-- Task to carry out --
Repeat the entries word for word. Leave nothing out.

-- Input material --
* * * *
[config.mk]
export PLATFORM = sky130hd
export DESIGN_NAME = bicolor_led_pattern_pwm
export DESIGN_NICKNAME = d
export VERILOG_FILES = /design/src/rtl/led_pattern_pkg.sv /design/src/rtl/bicolor_pwm_core.sv /design/src/rtl/bicolor_led_pattern_pwm.sv
export SDC_FILE = /design/constraint.sdc
export NUM_CORES = 1
export LEC_CHECK = 0
export CAP_MARGIN = 20
export CORE_UTILIZATION = 61
export DETAILED_ROUTE_END_ITERATION = 16
export HOLD_SLACK_MARGIN = 0.12
export PLACE_DENSITY = 0.81
export REMOVE_ABC_BUFFERS = 1
export SYNTH_ARGS = -nofsm -noshare
export SYNTH_HDL_FRONTEND = slang
export SYNTH_SLANG_ARGS = --single-unit
[constraint.sdc]
create_clock -name clk -period 3.1 [get_ports clk]
set_input_delay 0.31 -clock clk [delete_from_list [all_inputs] [get_ports clk]]
set_output_delay 0.31 -clock clk [all_outputs]
set_load 0.01 [all_outputs]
* * * *
-- Result for this task --
[config.mk]
export PLATFORM = sky130hd
export DESIGN_NAME = bicolor_led_pattern_pwm
export DESIGN_NICKNAME = d
export VERILOG_FILES = /design/src/rtl/led_pattern_pkg.sv /design/src/rtl/bicolor_pwm_core.sv /design/src/rtl/bicolor_led_pattern_pwm.sv
export SDC_FILE = /design/constraint.sdc
export NUM_CORES = 1
export LEC_CHECK = 0
export CAP_MARGIN = 20
export CORE_UTILIZATION = 61
export DETAILED_ROUTE_END_ITERATION = 16
export HOLD_SLACK_MARGIN = 0.12
export PLACE_DENSITY = 0.81
export REMOVE_ABC_BUFFERS = 1
export SYNTH_ARGS = -nofsm -noshare
export SYNTH_HDL_FRONTEND = slang
export SYNTH_SLANG_ARGS = --single-unit
[constraint.sdc]
create_clock -name clk -period 3.1 [get_ports clk]
set_input_delay 0.31 -clock clk [delete_from_list [all_inputs] [get_ports clk]]
set_output_delay 0.31 -clock clk [all_outputs]
set_load 0.01 [all_outputs]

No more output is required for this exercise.